(DATA IN THIS EXERCISE Opens)
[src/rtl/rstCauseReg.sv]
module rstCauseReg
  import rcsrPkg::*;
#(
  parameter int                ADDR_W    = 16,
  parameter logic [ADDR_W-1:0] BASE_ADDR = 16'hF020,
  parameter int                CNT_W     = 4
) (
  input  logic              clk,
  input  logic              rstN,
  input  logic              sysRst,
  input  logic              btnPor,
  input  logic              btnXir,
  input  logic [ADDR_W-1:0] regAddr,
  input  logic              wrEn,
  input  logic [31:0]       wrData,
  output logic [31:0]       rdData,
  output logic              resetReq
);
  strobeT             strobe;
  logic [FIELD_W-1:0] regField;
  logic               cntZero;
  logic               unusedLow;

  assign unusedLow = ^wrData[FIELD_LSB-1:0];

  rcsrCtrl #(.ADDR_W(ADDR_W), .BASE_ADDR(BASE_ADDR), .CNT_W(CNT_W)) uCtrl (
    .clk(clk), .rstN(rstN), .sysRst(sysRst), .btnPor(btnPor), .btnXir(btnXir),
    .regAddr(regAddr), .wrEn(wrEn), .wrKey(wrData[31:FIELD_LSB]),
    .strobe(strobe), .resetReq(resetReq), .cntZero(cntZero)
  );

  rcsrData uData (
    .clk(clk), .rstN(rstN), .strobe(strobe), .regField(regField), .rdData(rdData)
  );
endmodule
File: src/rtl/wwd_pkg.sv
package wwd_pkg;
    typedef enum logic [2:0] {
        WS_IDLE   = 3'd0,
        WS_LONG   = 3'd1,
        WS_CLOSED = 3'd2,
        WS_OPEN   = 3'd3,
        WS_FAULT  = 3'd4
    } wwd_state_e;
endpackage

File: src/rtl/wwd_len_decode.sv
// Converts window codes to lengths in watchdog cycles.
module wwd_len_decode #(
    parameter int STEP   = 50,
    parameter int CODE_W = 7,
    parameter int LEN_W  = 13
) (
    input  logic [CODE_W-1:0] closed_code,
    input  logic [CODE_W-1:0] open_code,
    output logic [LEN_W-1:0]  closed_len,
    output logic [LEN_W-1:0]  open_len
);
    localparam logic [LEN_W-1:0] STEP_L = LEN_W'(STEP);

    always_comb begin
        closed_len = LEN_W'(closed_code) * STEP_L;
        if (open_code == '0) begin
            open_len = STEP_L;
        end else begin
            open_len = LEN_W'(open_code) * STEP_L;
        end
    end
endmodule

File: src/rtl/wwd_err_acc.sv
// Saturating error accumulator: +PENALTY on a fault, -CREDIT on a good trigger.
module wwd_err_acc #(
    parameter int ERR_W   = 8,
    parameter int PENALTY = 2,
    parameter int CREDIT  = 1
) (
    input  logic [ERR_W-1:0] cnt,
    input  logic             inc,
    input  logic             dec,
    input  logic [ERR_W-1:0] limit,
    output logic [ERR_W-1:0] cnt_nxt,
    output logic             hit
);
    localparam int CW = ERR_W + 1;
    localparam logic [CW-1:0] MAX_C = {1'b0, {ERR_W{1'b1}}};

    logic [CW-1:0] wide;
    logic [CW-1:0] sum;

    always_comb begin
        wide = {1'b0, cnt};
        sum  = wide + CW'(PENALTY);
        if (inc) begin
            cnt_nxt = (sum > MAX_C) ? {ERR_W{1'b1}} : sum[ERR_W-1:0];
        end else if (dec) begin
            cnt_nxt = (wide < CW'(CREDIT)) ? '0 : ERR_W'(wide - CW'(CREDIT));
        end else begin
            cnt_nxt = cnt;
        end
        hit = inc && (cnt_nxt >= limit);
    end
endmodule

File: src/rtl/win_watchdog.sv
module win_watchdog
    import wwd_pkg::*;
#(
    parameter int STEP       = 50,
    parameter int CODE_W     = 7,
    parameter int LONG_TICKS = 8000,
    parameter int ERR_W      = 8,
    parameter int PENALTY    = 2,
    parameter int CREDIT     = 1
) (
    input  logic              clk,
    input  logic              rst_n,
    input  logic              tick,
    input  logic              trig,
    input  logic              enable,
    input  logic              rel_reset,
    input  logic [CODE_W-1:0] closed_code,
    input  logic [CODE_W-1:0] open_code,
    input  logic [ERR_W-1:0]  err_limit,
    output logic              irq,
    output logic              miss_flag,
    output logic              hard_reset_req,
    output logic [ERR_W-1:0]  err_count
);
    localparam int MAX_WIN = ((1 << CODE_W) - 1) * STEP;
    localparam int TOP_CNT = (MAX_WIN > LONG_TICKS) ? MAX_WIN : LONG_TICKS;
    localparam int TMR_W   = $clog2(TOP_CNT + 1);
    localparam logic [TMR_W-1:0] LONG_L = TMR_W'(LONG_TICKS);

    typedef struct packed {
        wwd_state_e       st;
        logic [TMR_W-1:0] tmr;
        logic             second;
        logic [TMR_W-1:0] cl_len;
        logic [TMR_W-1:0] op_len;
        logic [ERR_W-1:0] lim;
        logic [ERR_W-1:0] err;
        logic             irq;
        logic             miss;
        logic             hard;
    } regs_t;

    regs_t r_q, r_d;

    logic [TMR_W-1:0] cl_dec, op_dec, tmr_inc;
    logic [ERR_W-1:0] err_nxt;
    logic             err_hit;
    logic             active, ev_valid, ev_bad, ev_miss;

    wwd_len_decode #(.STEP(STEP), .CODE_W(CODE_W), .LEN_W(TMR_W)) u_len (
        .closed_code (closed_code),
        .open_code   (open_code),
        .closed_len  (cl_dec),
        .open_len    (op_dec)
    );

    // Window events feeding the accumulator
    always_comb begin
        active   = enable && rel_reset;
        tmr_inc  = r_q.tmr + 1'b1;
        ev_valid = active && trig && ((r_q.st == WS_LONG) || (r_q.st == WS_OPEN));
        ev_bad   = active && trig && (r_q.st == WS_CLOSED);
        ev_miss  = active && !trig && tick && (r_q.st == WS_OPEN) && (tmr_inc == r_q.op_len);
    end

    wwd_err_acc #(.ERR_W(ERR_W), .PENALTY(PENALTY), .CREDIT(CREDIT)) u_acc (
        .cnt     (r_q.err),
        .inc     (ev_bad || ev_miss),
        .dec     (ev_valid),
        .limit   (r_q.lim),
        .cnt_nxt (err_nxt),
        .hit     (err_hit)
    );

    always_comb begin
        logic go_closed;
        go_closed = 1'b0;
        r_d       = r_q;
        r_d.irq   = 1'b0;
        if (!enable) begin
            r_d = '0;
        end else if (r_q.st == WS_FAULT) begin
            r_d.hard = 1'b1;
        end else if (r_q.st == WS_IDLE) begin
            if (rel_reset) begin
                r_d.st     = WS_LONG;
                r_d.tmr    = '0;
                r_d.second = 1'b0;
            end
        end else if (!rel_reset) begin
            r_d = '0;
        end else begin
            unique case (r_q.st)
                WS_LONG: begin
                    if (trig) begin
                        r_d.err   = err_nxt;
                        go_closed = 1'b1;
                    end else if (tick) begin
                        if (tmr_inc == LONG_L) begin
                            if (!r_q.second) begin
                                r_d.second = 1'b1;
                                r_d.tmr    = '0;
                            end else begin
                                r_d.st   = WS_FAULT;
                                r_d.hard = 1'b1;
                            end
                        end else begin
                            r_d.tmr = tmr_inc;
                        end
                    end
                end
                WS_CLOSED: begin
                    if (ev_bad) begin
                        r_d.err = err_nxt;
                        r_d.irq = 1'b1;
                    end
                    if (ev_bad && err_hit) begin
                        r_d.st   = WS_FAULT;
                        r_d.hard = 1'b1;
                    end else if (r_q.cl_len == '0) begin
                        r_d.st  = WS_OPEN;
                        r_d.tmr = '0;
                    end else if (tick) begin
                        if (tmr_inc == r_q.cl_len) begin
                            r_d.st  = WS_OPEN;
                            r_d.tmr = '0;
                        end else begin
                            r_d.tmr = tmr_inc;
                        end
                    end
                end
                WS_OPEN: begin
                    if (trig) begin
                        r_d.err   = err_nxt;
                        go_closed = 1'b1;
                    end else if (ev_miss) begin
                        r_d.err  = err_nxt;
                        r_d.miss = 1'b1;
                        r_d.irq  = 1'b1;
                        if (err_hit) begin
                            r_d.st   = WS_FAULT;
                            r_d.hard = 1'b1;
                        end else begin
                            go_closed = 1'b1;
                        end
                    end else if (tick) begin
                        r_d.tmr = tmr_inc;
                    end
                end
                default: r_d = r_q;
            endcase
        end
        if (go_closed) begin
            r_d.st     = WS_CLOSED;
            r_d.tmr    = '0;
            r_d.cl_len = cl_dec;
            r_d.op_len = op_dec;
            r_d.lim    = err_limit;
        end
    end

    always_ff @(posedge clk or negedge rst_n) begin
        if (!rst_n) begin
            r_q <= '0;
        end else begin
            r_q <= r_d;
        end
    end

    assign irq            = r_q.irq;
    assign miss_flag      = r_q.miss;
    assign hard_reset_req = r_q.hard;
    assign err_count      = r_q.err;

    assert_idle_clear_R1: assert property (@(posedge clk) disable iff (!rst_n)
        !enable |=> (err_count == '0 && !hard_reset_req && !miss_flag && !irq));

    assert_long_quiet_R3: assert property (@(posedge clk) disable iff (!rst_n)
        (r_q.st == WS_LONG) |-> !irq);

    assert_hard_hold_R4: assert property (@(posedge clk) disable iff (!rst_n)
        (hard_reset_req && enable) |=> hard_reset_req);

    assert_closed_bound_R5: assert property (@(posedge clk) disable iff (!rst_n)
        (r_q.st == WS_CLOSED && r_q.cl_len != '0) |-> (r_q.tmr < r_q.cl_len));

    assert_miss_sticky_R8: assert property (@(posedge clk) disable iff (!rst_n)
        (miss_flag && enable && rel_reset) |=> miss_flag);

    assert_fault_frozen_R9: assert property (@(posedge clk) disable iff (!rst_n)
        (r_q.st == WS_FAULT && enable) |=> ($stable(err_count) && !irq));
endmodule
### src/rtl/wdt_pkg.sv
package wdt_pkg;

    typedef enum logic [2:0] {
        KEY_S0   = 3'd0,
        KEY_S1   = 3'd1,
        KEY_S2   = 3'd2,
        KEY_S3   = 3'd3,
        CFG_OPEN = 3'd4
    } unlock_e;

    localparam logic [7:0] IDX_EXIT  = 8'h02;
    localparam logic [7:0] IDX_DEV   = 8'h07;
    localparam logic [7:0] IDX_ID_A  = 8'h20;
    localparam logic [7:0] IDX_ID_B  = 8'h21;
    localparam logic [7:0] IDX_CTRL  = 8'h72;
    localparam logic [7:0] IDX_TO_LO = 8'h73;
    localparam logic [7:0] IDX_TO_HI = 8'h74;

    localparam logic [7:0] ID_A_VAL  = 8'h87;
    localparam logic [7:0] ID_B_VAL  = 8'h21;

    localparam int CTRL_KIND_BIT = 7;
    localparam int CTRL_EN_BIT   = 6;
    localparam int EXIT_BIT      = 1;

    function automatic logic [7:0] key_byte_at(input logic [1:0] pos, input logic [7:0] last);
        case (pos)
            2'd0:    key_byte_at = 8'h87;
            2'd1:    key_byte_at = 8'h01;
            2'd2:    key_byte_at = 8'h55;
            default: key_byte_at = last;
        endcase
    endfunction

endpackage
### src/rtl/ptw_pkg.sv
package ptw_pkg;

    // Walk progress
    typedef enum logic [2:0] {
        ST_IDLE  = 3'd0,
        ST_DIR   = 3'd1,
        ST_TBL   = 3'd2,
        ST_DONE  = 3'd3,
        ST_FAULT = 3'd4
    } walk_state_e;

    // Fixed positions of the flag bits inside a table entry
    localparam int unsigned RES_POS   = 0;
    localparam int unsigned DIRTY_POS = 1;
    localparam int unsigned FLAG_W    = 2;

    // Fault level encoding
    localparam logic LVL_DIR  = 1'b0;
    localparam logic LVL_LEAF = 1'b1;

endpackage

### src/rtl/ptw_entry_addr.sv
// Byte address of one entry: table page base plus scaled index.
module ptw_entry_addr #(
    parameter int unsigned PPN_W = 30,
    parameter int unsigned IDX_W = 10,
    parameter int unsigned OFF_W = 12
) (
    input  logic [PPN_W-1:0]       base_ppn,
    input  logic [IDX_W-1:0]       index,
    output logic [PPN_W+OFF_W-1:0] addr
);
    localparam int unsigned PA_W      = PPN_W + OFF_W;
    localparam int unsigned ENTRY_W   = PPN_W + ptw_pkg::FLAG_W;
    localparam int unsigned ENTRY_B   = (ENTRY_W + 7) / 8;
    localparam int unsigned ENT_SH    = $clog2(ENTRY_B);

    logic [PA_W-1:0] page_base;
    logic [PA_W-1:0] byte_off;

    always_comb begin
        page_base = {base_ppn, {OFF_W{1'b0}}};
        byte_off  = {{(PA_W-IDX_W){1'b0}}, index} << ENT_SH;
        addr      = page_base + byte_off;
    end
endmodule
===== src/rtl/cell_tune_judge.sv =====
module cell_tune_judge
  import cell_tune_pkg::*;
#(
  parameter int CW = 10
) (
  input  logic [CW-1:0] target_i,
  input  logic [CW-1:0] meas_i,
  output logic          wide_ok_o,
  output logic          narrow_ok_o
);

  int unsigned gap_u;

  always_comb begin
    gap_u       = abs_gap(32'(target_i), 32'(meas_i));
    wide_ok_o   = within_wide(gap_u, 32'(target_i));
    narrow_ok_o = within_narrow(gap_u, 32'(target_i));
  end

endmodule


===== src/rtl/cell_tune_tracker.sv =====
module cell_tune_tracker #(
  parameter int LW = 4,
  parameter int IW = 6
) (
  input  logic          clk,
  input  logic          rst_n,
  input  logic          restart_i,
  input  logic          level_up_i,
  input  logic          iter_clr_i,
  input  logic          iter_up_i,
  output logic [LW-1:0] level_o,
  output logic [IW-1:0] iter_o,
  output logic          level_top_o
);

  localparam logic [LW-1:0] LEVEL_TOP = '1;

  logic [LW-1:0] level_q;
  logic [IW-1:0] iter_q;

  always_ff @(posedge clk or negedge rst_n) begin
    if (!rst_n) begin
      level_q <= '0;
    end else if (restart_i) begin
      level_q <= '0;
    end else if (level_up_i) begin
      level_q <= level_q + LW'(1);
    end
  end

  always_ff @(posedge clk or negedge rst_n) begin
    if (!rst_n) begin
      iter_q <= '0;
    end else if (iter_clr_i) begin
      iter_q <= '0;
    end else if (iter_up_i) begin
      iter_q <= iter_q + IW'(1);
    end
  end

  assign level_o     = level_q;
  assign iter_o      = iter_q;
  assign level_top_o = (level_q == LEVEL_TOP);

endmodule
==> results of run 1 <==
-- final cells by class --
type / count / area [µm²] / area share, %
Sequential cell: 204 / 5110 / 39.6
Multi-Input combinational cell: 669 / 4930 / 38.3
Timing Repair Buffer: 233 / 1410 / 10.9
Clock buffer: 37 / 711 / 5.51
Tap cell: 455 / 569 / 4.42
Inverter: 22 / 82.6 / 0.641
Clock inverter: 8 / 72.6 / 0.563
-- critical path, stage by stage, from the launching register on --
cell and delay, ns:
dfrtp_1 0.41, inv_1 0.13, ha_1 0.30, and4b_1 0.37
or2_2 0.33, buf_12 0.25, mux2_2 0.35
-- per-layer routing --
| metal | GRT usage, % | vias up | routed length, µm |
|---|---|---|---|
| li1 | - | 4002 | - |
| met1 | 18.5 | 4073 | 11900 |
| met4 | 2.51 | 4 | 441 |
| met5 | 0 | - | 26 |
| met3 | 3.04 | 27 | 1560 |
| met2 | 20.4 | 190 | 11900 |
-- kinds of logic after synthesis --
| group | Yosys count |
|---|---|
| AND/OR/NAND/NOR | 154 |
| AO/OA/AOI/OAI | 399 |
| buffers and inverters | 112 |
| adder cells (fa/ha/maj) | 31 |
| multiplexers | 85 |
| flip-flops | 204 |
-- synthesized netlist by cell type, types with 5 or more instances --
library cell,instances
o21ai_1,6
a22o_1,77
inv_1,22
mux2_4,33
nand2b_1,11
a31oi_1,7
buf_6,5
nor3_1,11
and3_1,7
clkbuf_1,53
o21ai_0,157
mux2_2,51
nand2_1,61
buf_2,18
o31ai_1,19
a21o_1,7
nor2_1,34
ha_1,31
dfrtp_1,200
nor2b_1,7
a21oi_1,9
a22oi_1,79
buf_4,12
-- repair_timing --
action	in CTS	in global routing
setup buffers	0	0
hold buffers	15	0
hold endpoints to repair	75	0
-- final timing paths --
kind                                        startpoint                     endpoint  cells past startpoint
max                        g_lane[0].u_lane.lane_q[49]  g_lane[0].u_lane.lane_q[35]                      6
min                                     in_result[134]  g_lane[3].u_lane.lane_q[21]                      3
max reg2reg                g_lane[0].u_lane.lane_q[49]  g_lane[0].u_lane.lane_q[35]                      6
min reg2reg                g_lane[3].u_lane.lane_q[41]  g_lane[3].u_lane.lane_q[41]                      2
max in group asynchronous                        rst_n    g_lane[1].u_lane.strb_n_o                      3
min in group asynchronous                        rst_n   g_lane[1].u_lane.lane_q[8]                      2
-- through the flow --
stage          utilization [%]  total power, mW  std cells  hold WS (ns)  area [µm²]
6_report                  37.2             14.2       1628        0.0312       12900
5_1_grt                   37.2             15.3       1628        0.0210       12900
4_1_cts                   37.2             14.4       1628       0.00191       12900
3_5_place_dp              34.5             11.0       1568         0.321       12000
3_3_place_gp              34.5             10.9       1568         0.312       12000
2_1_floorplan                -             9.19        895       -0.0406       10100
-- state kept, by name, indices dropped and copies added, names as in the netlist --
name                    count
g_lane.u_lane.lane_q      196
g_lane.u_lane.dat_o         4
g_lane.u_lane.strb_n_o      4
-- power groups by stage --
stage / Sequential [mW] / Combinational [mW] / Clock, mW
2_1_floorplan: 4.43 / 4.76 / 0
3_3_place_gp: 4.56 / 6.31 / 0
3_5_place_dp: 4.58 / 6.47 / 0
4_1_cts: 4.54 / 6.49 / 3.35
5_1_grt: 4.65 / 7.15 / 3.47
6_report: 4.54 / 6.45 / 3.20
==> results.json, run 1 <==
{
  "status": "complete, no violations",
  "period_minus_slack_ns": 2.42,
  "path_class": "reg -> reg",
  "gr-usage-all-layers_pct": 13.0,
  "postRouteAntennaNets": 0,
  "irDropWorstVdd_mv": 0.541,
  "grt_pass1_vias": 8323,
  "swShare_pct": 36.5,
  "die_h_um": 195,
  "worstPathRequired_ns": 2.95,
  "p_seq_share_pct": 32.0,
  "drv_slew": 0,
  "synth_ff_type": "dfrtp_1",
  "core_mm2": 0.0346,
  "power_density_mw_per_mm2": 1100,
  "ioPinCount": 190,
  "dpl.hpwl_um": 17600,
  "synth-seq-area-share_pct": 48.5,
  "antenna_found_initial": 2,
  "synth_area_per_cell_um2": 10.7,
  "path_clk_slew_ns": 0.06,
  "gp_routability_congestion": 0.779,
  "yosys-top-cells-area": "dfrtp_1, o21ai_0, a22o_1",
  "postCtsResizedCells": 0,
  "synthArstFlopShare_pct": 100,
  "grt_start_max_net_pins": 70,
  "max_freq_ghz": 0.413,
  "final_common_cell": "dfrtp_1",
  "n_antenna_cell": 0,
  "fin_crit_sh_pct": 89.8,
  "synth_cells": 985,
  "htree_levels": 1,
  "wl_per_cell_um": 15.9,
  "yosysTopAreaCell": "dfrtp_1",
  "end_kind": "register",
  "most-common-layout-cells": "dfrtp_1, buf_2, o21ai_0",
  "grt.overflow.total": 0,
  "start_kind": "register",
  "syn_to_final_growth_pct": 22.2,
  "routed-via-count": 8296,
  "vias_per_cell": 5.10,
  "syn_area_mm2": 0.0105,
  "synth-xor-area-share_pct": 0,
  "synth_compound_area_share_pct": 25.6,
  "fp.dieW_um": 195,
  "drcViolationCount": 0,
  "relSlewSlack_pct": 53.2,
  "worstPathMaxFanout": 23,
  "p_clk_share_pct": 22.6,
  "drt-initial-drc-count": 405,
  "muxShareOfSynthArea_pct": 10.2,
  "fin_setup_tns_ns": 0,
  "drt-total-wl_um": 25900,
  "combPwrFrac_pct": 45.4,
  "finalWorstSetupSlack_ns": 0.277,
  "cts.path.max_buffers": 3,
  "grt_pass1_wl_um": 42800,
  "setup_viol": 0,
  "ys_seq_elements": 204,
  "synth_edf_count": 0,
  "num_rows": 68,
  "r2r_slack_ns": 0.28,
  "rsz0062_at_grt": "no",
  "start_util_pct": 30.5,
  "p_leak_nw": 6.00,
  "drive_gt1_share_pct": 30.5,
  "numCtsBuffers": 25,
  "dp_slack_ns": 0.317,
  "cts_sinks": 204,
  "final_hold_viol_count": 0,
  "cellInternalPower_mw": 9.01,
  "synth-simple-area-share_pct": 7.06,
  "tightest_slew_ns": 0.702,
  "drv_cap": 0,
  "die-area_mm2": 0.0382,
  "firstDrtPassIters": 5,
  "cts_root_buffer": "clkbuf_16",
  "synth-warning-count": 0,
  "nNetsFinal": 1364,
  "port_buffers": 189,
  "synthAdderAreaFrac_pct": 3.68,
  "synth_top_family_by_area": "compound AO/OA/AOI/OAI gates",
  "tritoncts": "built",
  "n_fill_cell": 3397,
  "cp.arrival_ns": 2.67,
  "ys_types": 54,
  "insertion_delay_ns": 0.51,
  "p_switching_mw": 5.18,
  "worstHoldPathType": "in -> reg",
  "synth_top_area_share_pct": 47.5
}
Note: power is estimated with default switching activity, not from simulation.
(DATA IN THIS EXERCISE Closes)
For this task, write out exactly the lines of the entries above, starting at the line with "-- state kept, by" and ending at the line with "6_report: 4.54 / 6.45 / 3.20", both included, and no others.

**ANSWER TO THIS TASK**
-- state kept, by name, indices dropped and copies added, names as in the netlist --
name                    count
g_lane.u_lane.lane_q      196
g_lane.u_lane.dat_o         4
g_lane.u_lane.strb_n_o      4
-- power groups by stage --
stage / Sequential [mW] / Combinational [mW] / Clock, mW
2_1_floorplan: 4.43 / 4.76 / 0
3_3_place_gp: 4.56 / 6.31 / 0
3_5_place_dp: 4.58 / 6.47 / 0
4_1_cts: 4.54 / 6.49 / 3.35
5_1_grt: 4.65 / 7.15 / 3.47
6_report: 4.54 / 6.45 / 3.20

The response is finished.